This design comes from an exercise in tuning for small area on the open sky130 flow, not from production work. Where RTL was checked, it was by simulation tests only, not by an equivalence proof against the original.

==> flow/design.v (excerpt) <==
module fse_lms_updater (
   input  logic         clk,
   input  logic         i_reset,
   input  logic [7:0]   i_is_data_I,
   input  logic [7:0]   i_is_data_Q,
   input  logic         i_ctrl,
   input  logic         i_baud,
   input  logic [11:0]  i_fse_I,
   input  logic [11:0]  i_fse_Q,
   input  logic         i_en_rx,
   input  logic         i_en_lms,
   output logic [71:0]  o_taps_I,
   output logic [71:0]  o_taps_Q,
   output logic         o_en_taps,
   output logic         o_overrun
);
   logic [3:0]  r_cnt;
   logic        r_stale;       
   logic [3:0]  r_fill;        
   logic [8:0]  r_poh;         
   logic        w_idle, w_acc, w_step, w_commit;
   assign w_idle   = (r_cnt == 4'd0);
   assign w_acc    = w_idle & i_baud & i_en_lms;
   assign w_step   = (r_cnt != 4'd0) & (r_cnt <= 4'd9);
   assign w_commit = (r_cnt == 4'd11);
   logic [71:0] r_xI, r_xQ;
   always_ff @(posedge clk) begin
      if (i_ctrl) begin
         r_xI <= {r_xI[63:0], i_is_data_I};
         r_xQ <= {r_xQ[63:0], i_is_data_Q};
      end
   end
   logic [8:0] w_poh, w_sel;
   assign w_poh = w_idle ? 9'h100 : r_poh;
   for (genvar i = 0; i < 9; i++) begin : g_sel
      assign w_sel[i] = w_poh[i] & (r_fill > 4'(i));
   end
   logic [7:0]        w_xrI, w_xrQ;
   always_comb begin
      w_xrI = 8'd0;
      w_xrQ = 8'd0;
      for (int i = 0; i < 9; i++) begin
         w_xrI = w_xrI | ({8{w_sel[i]}} & r_xI[i*8 +: 8]);
         w_xrQ = w_xrQ | ({8{w_sel[i]}} & r_xQ[i*8 +: 8]);
      end
   end
   logic [11:0] w_brI, w_brQ, r_rI, r_rQ;
   assign w_brI[0]   = w_xrI[0] ^ 1'b0;
   assign w_brI[1] = (w_xrI[1] & ~w_xrI[0] & ~1'b0) | (~w_xrI[1] & w_xrI[0] & 1'b0);
   assign w_brI[2] = w_xrI[1];
   assign w_brI[3]   = w_xrI[2] ^ w_xrI[1];
   assign w_brI[4] = (w_xrI[3] & ~w_xrI[2] & ~w_xrI[1]) | (~w_xrI[3] & w_xrI[2] & w_xrI[1]);
   assign w_brI[5] = w_xrI[3];
   assign w_brI[6]   = w_xrI[4] ^ w_xrI[3];
   assign w_brI[7] = (w_xrI[5] & ~w_xrI[4] & ~w_xrI[3]) | (~w_xrI[5] & w_xrI[4] & w_xrI[3]);
   assign w_brI[8] = w_xrI[5];
  ...
clock: 13.0 ns
lec_check: 0
cap_margin: 5
core_margin: 2
core_utilization: 55
slew_margin: 5
synth_hierarchical: 1
standard.sh (not shown) runs the stock make flow with config.mk's settings and CLKGATE_MAP_FILE= SYNTH_SCRIPT=/design/flow/synth_recipe.tcl, a recipe that flattens the netlist after the stock synthesis.
==> flow/flow/run.sh <==
#!/bin/bash
# Own layout flow: the standard synthesis (standard.sh synth, unchanged),
# then the drive-1 resizing of flow/downsize.tcl on the synthesized netlist,
# then the standard ORFS layout (standard.sh finish) with minimum-size port
# buffers and a clock tree built without dummy loads from larger sink
# clusters. ORFS writes each tool's full log under orfs/logs/; the output of
# each command run here goes to a log file of its own in this folder.
set -euo pipefail
bash standard.sh synth > make_synth.log 2>&1
R=orfs/results/${FLOW_PLATFORM}/fse_lms_updater/base
LIB_FILE=${FLOW_HOME}/platforms/${FLOW_PLATFORM}/lib/sky130_fd_sc_hd__tt_025C_1v80.lib \
ODB=$R/1_synth.odb MAX_FANOUT=4 \
  openroad -no_init -exit flow/downsize.tcl > downsize.log 2>&1
touch $R/1_synth.sdc
export BUFFER_PORTS_ARGS="-buffer_cell sky130_fd_sc_hd__buf_1"
export CTS_ARGS="-sink_clustering_enable -repair_clock_nets -dont_use_dummy_load -buf_list sky130_fd_sc_hd__clkbuf_16 -sink_clustering_size 30 -sink_clustering_max_diameter 80"
bash standard.sh finish > make_layout.log 2>&1
==> flow/flow/downsize.tcl <==
# Resize the synthesized netlist's logic cells to drive strength 1 where the
# drive-1 cell is smaller and the cell drives few loads (ABC maps the small
# tree cells of the datapath with drive-2 cells). Registers, buffers,
# inverters and clock cells are left alone; the placement's repair_design and
# repair_timing size cells up again where slew or timing need it.
read_liberty $::env(LIB_FILE)
read_db $::env(ODB)
set lib [lindex [get_libs *] 0]
set n 0
set saved 0.0
foreach inst [get_cells *] {
  set m [get_property $inst ref_name]
  if {![regexp {^(sky130_fd_sc_hd__([a-z0-9]+))_([0-9]+)$} $m -> base fn drive]} { continue }
  if {$drive == 1} { continue }
  if {[regexp {^(df|edf|sdf|dl|buf|clk|inv|bufinv|conb|tap|fill|decap|diode|dly|probe|lpflow)} $fn]} { continue }
  set small [get_lib_cells -quiet */${base}_1]
  if {$small eq ""} { continue }
  set a_old [get_property [get_lib_cells */$m] area]
  set a_new [get_property $small area]
  if {$a_new >= $a_old} { continue }
  set fo 0
  foreach p [get_pins -of_objects $inst -filter "direction == output"] {
    set net [get_nets -quiet -of_objects $p]
    if {$net ne ""} { incr fo [llength [get_pins -quiet -of_objects $net -filter "direction == input"]] }
  }
  if {$fo > $::env(MAX_FANOUT)} { continue }
  replace_cell [get_full_name $inst] ${base}_1
  incr n
  set saved [expr {$saved + $a_old - $a_new}]
}
puts "downsize: resized $n cells, saved [format %.1f $saved] um2"
write_db $::env(ODB)
Change:
--- a/flow/flow/run.sh
+++ b/flow/flow/run.sh
@@ -12 +12 @@
-ODB=$R/1_synth.odb MAX_FANOUT=4 \
+ODB=$R/1_synth.odb MAX_FANOUT=16 \
CAP_MARGIN = 20   (was 5)
CORE_UTILIZATION = 70   (was 55)
SLEW_MARGIN = 20   (was 5)
=> The new run finished clean. Routed wire length shrinks by 2.5%. Synthesized cell count is unchanged. Via count grows by 2.3%. Count of clock-buffer cells in the layout shrinks by 5. Sequential share of layout area grows by 0.59 points. Worst setup slack is better by 0.044 ns. Final cell count shrinks by 5.8%. Cell area shrinks by 0.99%. First-iteration DRC count grows by 30%.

------------------------

• [Exercise description] Please reproduce, exactly as they appear above, the lines from the line containing "w_xrI = 8'd0;" up to and including the line containing "# drive-1 cell".

• [Solution to this exercise]
      w_xrI = 8'd0;
      w_xrQ = 8'd0;
      for (int i = 0; i < 9; i++) begin
         w_xrI = w_xrI | ({8{w_sel[i]}} & r_xI[i*8 +: 8]);
         w_xrQ = w_xrQ | ({8{w_sel[i]}} & r_xQ[i*8 +: 8]);
      end
   end
   logic [11:0] w_brI, w_brQ, r_rI, r_rQ;
   assign w_brI[0]   = w_xrI[0] ^ 1'b0;
   assign w_brI[1] = (w_xrI[1] & ~w_xrI[0] & ~1'b0) | (~w_xrI[1] & w_xrI[0] & 1'b0);
   assign w_brI[2] = w_xrI[1];
   assign w_brI[3]   = w_xrI[2] ^ w_xrI[1];
   assign w_brI[4] = (w_xrI[3] & ~w_xrI[2] & ~w_xrI[1]) | (~w_xrI[3] & w_xrI[2] & w_xrI[1]);
   assign w_brI[5] = w_xrI[3];
   assign w_brI[6]   = w_xrI[4] ^ w_xrI[3];
   assign w_brI[7] = (w_xrI[5] & ~w_xrI[4] & ~w_xrI[3]) | (~w_xrI[5] & w_xrI[4] & w_xrI[3]);
   assign w_brI[8] = w_xrI[5];
  ...
clock: 13.0 ns
lec_check: 0
cap_margin: 5
core_margin: 2
core_utilization: 55
slew_margin: 5
synth_hierarchical: 1
standard.sh (not shown) runs the stock make flow with config.mk's settings and CLKGATE_MAP_FILE= SYNTH_SCRIPT=/design/flow/synth_recipe.tcl, a recipe that flattens the netlist after the stock synthesis.
==> flow/flow/run.sh <==
#!/bin/bash
# Own layout flow: the standard synthesis (standard.sh synth, unchanged),
# then the drive-1 resizing of flow/downsize.tcl on the synthesized netlist,
# then the standard ORFS layout (standard.sh finish) with minimum-size port
# buffers and a clock tree built without dummy loads from larger sink
# clusters. ORFS writes each tool's full log under orfs/logs/; the output of
# each command run here goes to a log file of its own in this folder.
set -euo pipefail
bash standard.sh synth > make_synth.log 2>&1
R=orfs/results/${FLOW_PLATFORM}/fse_lms_updater/base
LIB_FILE=${FLOW_HOME}/platforms/${FLOW_PLATFORM}/lib/sky130_fd_sc_hd__tt_025C_1v80.lib \
ODB=$R/1_synth.odb MAX_FANOUT=4 \
  openroad -no_init -exit flow/downsize.tcl > downsize.log 2>&1
touch $R/1_synth.sdc
export BUFFER_PORTS_ARGS="-buffer_cell sky130_fd_sc_hd__buf_1"
export CTS_ARGS="-sink_clustering_enable -repair_clock_nets -dont_use_dummy_load -buf_list sky130_fd_sc_hd__clkbuf_16 -sink_clustering_size 30 -sink_clustering_max_diameter 80"
bash standard.sh finish > make_layout.log 2>&1
==> flow/flow/downsize.tcl <==
# Resize the synthesized netlist's logic cells to drive strength 1 where the
# drive-1 cell is smaller and the cell drives few loads (ABC maps the small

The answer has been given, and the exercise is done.